Race, Sex, and the Hobo

Chapter:
(p.14) Chapter 1 Race, Sex, and the Hobo (p.15)
Source:
Ain't Got No Home
Author(s):

Erin Royston Battat

Publisher:
University of North Carolina Press
DOI:10.5149/northcarolina/9781469614021.003.0002

This chapter begins with the infamous Scottsboro case of 1933, in which nine black boys riding a freight train in Alabama were falsely accused of raping two white girls, convicted by an all-white jury, and sentenced to death. When the Communist-led International Labor Defense (ILD) took over the young men's appeals, it convinced many African Americans that the Community Party was seriously committed to their social struggle. The chapter argues that radical journalists forged this black–Left alliance by building on and revising the tradition of the hobo narrative.
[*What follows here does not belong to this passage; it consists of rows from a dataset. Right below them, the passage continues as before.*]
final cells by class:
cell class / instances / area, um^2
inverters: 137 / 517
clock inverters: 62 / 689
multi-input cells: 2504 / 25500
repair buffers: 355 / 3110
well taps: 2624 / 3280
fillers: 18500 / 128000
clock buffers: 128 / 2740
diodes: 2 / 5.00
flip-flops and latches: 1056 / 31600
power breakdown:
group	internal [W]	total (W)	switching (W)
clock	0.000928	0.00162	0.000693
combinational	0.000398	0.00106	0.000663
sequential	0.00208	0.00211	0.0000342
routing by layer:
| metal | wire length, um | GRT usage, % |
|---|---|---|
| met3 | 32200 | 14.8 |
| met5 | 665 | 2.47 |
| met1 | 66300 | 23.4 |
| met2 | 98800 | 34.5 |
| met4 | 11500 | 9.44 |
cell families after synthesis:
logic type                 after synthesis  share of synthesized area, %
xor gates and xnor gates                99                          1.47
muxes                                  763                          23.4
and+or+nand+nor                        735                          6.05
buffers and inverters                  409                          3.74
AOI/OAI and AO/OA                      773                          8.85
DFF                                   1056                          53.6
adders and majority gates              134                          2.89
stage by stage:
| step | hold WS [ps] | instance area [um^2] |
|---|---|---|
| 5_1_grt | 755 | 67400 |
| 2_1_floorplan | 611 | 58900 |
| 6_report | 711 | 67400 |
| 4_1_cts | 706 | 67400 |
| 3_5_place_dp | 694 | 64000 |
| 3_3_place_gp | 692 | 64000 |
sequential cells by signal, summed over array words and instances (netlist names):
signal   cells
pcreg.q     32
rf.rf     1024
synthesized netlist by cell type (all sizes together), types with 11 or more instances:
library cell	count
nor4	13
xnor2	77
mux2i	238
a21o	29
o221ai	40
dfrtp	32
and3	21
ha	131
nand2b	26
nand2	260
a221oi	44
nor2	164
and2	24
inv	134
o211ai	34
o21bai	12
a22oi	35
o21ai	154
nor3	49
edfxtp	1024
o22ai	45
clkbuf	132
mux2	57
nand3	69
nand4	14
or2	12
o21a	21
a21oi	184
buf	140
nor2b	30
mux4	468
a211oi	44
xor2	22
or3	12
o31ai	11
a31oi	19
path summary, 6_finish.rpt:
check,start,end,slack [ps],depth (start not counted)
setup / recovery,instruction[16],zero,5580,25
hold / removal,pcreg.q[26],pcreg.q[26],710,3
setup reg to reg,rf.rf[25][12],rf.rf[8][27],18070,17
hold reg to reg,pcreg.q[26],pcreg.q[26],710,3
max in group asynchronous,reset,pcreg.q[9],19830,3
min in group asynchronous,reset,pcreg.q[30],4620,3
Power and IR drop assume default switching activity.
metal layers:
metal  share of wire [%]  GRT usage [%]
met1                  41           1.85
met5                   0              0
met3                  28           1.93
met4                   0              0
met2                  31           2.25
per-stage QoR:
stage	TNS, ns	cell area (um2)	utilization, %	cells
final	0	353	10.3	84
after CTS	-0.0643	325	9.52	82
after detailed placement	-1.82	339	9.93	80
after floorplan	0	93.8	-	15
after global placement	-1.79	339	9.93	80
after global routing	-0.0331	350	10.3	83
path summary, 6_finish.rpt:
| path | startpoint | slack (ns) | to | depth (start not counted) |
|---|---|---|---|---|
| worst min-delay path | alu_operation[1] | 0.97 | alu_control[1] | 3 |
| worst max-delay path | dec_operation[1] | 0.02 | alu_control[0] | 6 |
--- design/flow/run.sh ---
#!/bin/bash
# OpenROAD 26Q1-2900-gdf79404cd8, Yosys 0.63+post, stock flow scripts
make -C /OpenROAD-flow-scripts/flow DESIGN_CONFIG=/design/flow/config.mk WORK_HOME=/design/flow/orfs finish
--- design/flow/config.mk ---
export PLATFORM = sky130hd
export DESIGN_NAME = dmem
export DESIGN_NICKNAME = dmem
export VERILOG_FILES = /design/flow/design.v
export SDC_FILE = /design/flow/constraint.sdc
export NUM_CORES = 4
export LEC_CHECK = 1
export CORE_UTILIZATION = 30
export SYNTH_MEMORY_MAX_BITS = 65536
--- design/flow/constraint.sdc ---
current_design dmem

set clk_period 393.0
set clk_io_pct 0.2

create_clock -name clk0 -period $clk_period [get_ports {clk}]

set non_clock_inputs [all_inputs -no_clocks]
set_input_delay [expr $clk_period * $clk_io_pct] -clock clk0 $non_clock_inputs
set_output_delay [expr $clk_period * $clk_io_pct] -clock clk0 [all_outputs]
<file path="/design/flow/run.sh">
#!/bin/bash
# OpenROAD 26Q1-2900-gdf79404cd8, Yosys 0.63+post, stock flow scripts
make -C /OpenROAD-flow-scripts/flow DESIGN_CONFIG=/design/flow/config.mk WORK_HOME=/design/flow/orfs finish
</file>
<file path="/design/flow/config.mk">
export PLATFORM = sky130hd
export DESIGN_NAME = counter_4bit
export DESIGN_NICKNAME = counter_4bit
export VERILOG_FILES = /design/flow/design.v
export SDC_FILE = /design/flow/constraint.sdc
export NUM_CORES = 4
export LEC_CHECK = 1
export CORE_AREA = 10 10 70 70
export DIE_AREA = 0 0 80 80
</file>
<file path="/design/flow/constraint.sdc">
current_design counter_4bit

set clk_period 1.9
set clk_io_pct 0.2

create_clock -name clk0 -period $clk_period [get_ports {clk}]

set non_clock_inputs [all_inputs -no_clocks]
set_input_delay [expr $clk_period * $clk_io_pct] -clock clk0 $non_clock_inputs
set_output_delay [expr $clk_period * $clk_io_pct] -clock clk0 [all_outputs]
</file>
**design.v**
```verilog
module fir_gen
    #(parameter W1 = 8,  
                W2 = 16,  
                W3 = 17,  
                W4 = 8,  
                L = 3)  
            (input clk,  
             input reset,  
             input Load_x,  
             input signed [W1-1:0] x_in,  
             input signed [W1-1:0] c_in,  
             output signed [W4-1:0] y_out);  
reg signed [W1-1:0] x;
wire signed [W3-1:0] y;
reg signed [W1-1:0] c [0:2];  
wire signed [W2-1:0] p [0:2];  
reg signed [W3-1:0] a [0:2];  
always @(posedge clk or posedge reset) begin: Load
        integer k;  
        if (reset) begin  
            for (k=0; k<=L-1; k=k+1) c[k] <= 0;
            x <= 0;
        end else if (!Load_x) begin
            c[2] <= c_in;  
            c[1] <= c[2];  
            c[0] <= c[1];
        end else
            x <= x_in;  
        end
always @(posedge clk or posedge reset)begin: SOP
    integer k;  
    if (reset)  
        for (k=0; k<=2; k=k+1) a[k] <= 0;
    else begin
        a[0] <= p[0] + a[1];
        a[1] <= p[1] + a[2];
        a[2] <= p[2];
    end
end
     assign y = a[0];
     genvar I;  
generate
        for (I=0; I<L; I=I+1) begin : MulGen
        assign p[I] = x * c[I];
    end
endgenerate
        assign y_out = y[W3-1:W3-W4];
endmodule
```
**run.sh**
```bash
#!/bin/bash
# OpenROAD 26Q1-2900-gdf79404cd8, Yosys 0.63+post, stock flow scripts
make -C /OpenROAD-flow-scripts/flow DESIGN_CONFIG=/design/flow/config.mk WORK_HOME=/design/flow/orfs finish
```
**config.mk**
```make
export PLATFORM = sky130hd
export DESIGN_NAME = fir_gen
export DESIGN_NICKNAME = fir_gen
export VERILOG_FILES = /design/flow/design.v
export SDC_FILE = /design/flow/constraint.sdc
export NUM_CORES = 4
export LEC_CHECK = 1
export CORE_UTILIZATION = 40
```
**constraint.sdc**
```tcl
current_design fir_gen

set clk_period 7.3
set clk_io_pct 0.2

create_clock -name clk0 -period $clk_period [get_ports {clk}]

set non_clock_inputs [all_inputs -no_clocks]
set_input_delay [expr $clk_period * $clk_io_pct] -clock clk0 $non_clock_inputs
set_output_delay [expr $clk_period * $clk_io_pct] -clock clk0 [all_outputs]
```
==> impl_metrics.yaml <==
# implementation run metrics
placed_design:
  place_congestion: 0.852
  dp.cells: 1362
  portBuffers: 26
  hpwl_um: 15200
flow_run:
  max_cap_viol_count: 0
  warning_count: 27
detailed_routing:
  drt-met1-wl_um: 8580
  routed_via_density: 4.75
  antenna_left: 0
  drt_iter0_drc: 201
  wl_um: 18900
  drtPass1Iterations: 4
  wl_met3_um: 814
  diodes: 0
  top_layer: "met4"
  dr_wl_met2_um: 9400
  vias: 6539
  route.detailed.drc: 0
  wire_per_inst_um: 13.7
layout:
  postLayoutCoreUtil_pct: 44.6
  layout_top_cell: "inv_1"
  drive_gt1_share_pct: 6.33
  stdcell_count: 1378
  ff_latch_area_um2: 1830
  mostFrequentLayoutCells: "inv_1, fa_1, and2_1, ha_1, nand2_1"
  fillers: 2402
  synthToLayoutAreaGrowth_pct: 9.17
  comb_area_um2: 7860
floorplanning:
  boundaryPins: 27
  chipArea_um2: 27300
  std_cell_rows: 59
  core_area_um2: 26100
  fp_util_pct: 40.9
  die_x_um: 165
  dieHeight_um: 165
worst_setup_path:
  cp.required_ps: 7530
  crit_fanout: 17
  startpoint_type: "flop"
  slowest_delay_ps: 690
  arrival_ps: 6030
  cpMaxStageDelayCell: "dfrtp_1"
  path_cells: "buf_4 > and2_1 > inv_1 > fa_1 > inv_1 > fa_1 > fa_1 > fa_1 > fa_1 > ha_1 > nor4_1 > o21ai_0 > nand3_1 > o211ai_1 > a2111o_1 > and3_1"
  critical_path_buf_inv_count: 3
  path_common_cell: "fa_1"
  cp_top_family: "adder cells"
  crit_type: "reg -> reg"
  end_kind: "flop"
final_timing:
  tightest_slew_ps: 636
  slew_headroom_pct: 57.0
  setup_tns_ps: 0
  setup_viol: 0
  clock_skew_ps: 10.2
  rsz0062_at_grt: "no"
  hold_viol: 0
  finalClockPeriodUsage_pct: 79.4
  slew_violations: 0
  period_needed_ps: 5800
  fmax_mhz: 173
synthesis:
  avgSynthCellArea_um2: 10.4
  edf_count: 0
  async_reset_ff_share_pct: 100
  syn_inst: 1022
  yosys_warnings: 3
  netlist_area_um2: 10600
  yosys_cells: 1022
  yosysUniqueCellTypes: 45
  ys_seq_share_pct: 17.2
  ff_type: "dfrtp_1"
  yosys_register_bits: 73
  yosysChipArea_um2: 10600
status:
  outcome: "completed"
grt:
  grt_pass1_wl_um: 34300
  grt_max_degree: 40
  overflow: 0
  antenna_found_initial: 0
  grt_pass1_vias: 7031
  grtUsageTotal_pct: 16.8
clock_tree:
  ctsHoldBuffers: 0
  cts_made_buffers: 9
  cts_tree: "done"
  clk_pin_slew_ps: 60
  clock_latency_ps: 340
  cts.sinks: 73
  cts-resized-gates: 0
  cts-root-buf: "clkbuf_16"
  cts_setup_buffers: 0
  cts_buffer_depth: 2
  ctsHtreeMaxLevel: 3
worst_hold_path:
  hp-class: "reg -> reg"
==> worst paths after layout <==
path / from / end / slack [ps] / cells past startpoint
min: a[2][0] / a[1][0] / 500 / 1
min reg2reg: a[2][0] / a[1][0] / 500 / 1
max: x[7] / a[0][16] / 1500 / 16
max in group asynchronous: reset / a[2][10] / 4890 / 3
max reg2reg: x[7] / a[0][16] / 1500 / 16
min in group asynchronous: reset / a[1][0] / 1480 / 2
==> layout make-up <==
class | count | area share, %
Sequential cell | 73 | 15.7
Inverter | 223 | 7.21
Tap cell | 335 | 3.61
Timing Repair Buffer | 36 | 2.84
Clock buffer | 12 | 2.12
Clock inverter | 4 | 0.850
Multi-Input combinational cell | 695 | 67.6
==> cell families after synthesis <==
| group | share of synthesized area, % |
|---|---|
| compound gates | 3.75 |
| xor+xnor | 3.97 |
| fa+ha+maj | 50.7 |
| buf+inv | 8.99 |
| flops | 17.2 |
| mux | 3.17 |
| simple gates | 12.2 |
==> worst register-to-register path: cells and delay by family, from the launching register on <==
kind	cells	cell delay, ps
and+or+nand+nor	4	1170
adders and majority gates	6	2630
buffers and inverters	3	450
DFF	1	690
AOI/OAI and AO/OA	3	750
==> per-layer routing <==
metal	up-vias	global-route usage (%)
li1	3115	-
met4	0	0.876
met5	-	0
met1	3312	24.8
met3	9	3.49
met2	103	28.1
==> flip-flops by register name, indices dropped and copies added (netlist names) <==
| register | cells |
|---|---|
| a | 41 |
| c | 24 |
| x | 8 |
==> metrics by stage <==
step	worst slack, ps	instance area, um2	hold slack (ps)
finish	1500	11600	502
global route	1100	11600	531
CTS	1460	11600	515
detailed placement	1460	11300	494
global placement	1610	11300	504
floorplan	2170	10600	456
==> synthesized netlist by cell type, drive strengths merged, types with 3 or more instances <==
| cell | count | area [um2] |
|---|---|---|
| a31oi | 5 | 31.3 |
| ha | 102 | 1280 |
| nand2b | 8 | 50.1 |
| a21oi | 14 | 77.6 |
| nor3 | 9 | 45.0 |
| dfrtp | 73 | 1830 |
| nor2b | 4 | 25.0 |
| o21a | 5 | 37.5 |
| and2 | 102 | 638 |
| clkinv | 3 | 11.3 |
| and3 | 4 | 25.0 |
| nor2 | 33 | 124 |
| fa | 206 | 4120 |
| xor2 | 4 | 35.0 |
| nand2 | 81 | 304 |
| clkbuf | 30 | 113 |
| xnor2 | 40 | 365 |
| inv | 220 | 826 |
| mux2 | 30 | 338 |
| o21bai | 3 | 22.5 |
| a211oi | 3 | 22.5 |
| o21ai | 15 | 78.8 |
| nand3 | 3 | 15.0 |
[flow/design.v]
`timescale 1ns / 1ps
module clock_div #(parameter modN = 5, parameter n = 3)(   
    input clk,
    input rst,
    output clk_out
    );
reg [n-1:0] count;
reg Q_intermadiate1;
reg Q_intermadiate2;
reg Q_intermadiate3;
always @(posedge clk or negedge rst)
    begin
        if(!rst)
            begin
                count           <= 3'd0;                            
                Q_intermadiate1 <= 1'b0;  
            end
        else 
            begin
                if(count[n-1] == 1'b1 || count == modN-1)  
                    begin
                        if(count == modN-1)
                            count <= 3'd0;              
                        else 
                            count <= count + 1'b1;
                        Q_intermadiate1 <= 1'b1;
                    end
                else begin
                    count           <= count + 1'b1;
                    Q_intermadiate1 <= 1'b0;
                    end
            end
    end
always @(posedge clk or negedge rst)
    begin
        if(!rst)
            Q_intermadiate2 <= 1'b0;
        else    
            Q_intermadiate2 <= Q_intermadiate1;
    end
always @(negedge clk or negedge rst)
    begin
        if(!rst)
            Q_intermadiate3 <= 1'b0;
        else    
            Q_intermadiate3 <= Q_intermadiate2;
    end
 assign clk_out = Q_intermadiate1 | Q_intermadiate2 | Q_intermadiate3;
endmodule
An imagined space free from social constraints, the boxcar provides a setting for illicit sex, gender-bending, and interracial camaraderie. Later in the 1930s, John Steinbeck and African American writer William Attaway translated this radical discourse to popular audiences through their sentimental tales of interracial hobo communities, Of Mice and Men (1937) and Let Me Breathe Thunder (1939). Attaway self-consciously revises Steinbeck's Of Mice and Men to complicate the image of the hobo friendship that was so appealing to general readers. He offers an image of an interracial hobo collective that is more radically egalitarian than Steinbeck's but also more unstable and, like Marx's lumpenproletariat, susceptible to reactionary swings.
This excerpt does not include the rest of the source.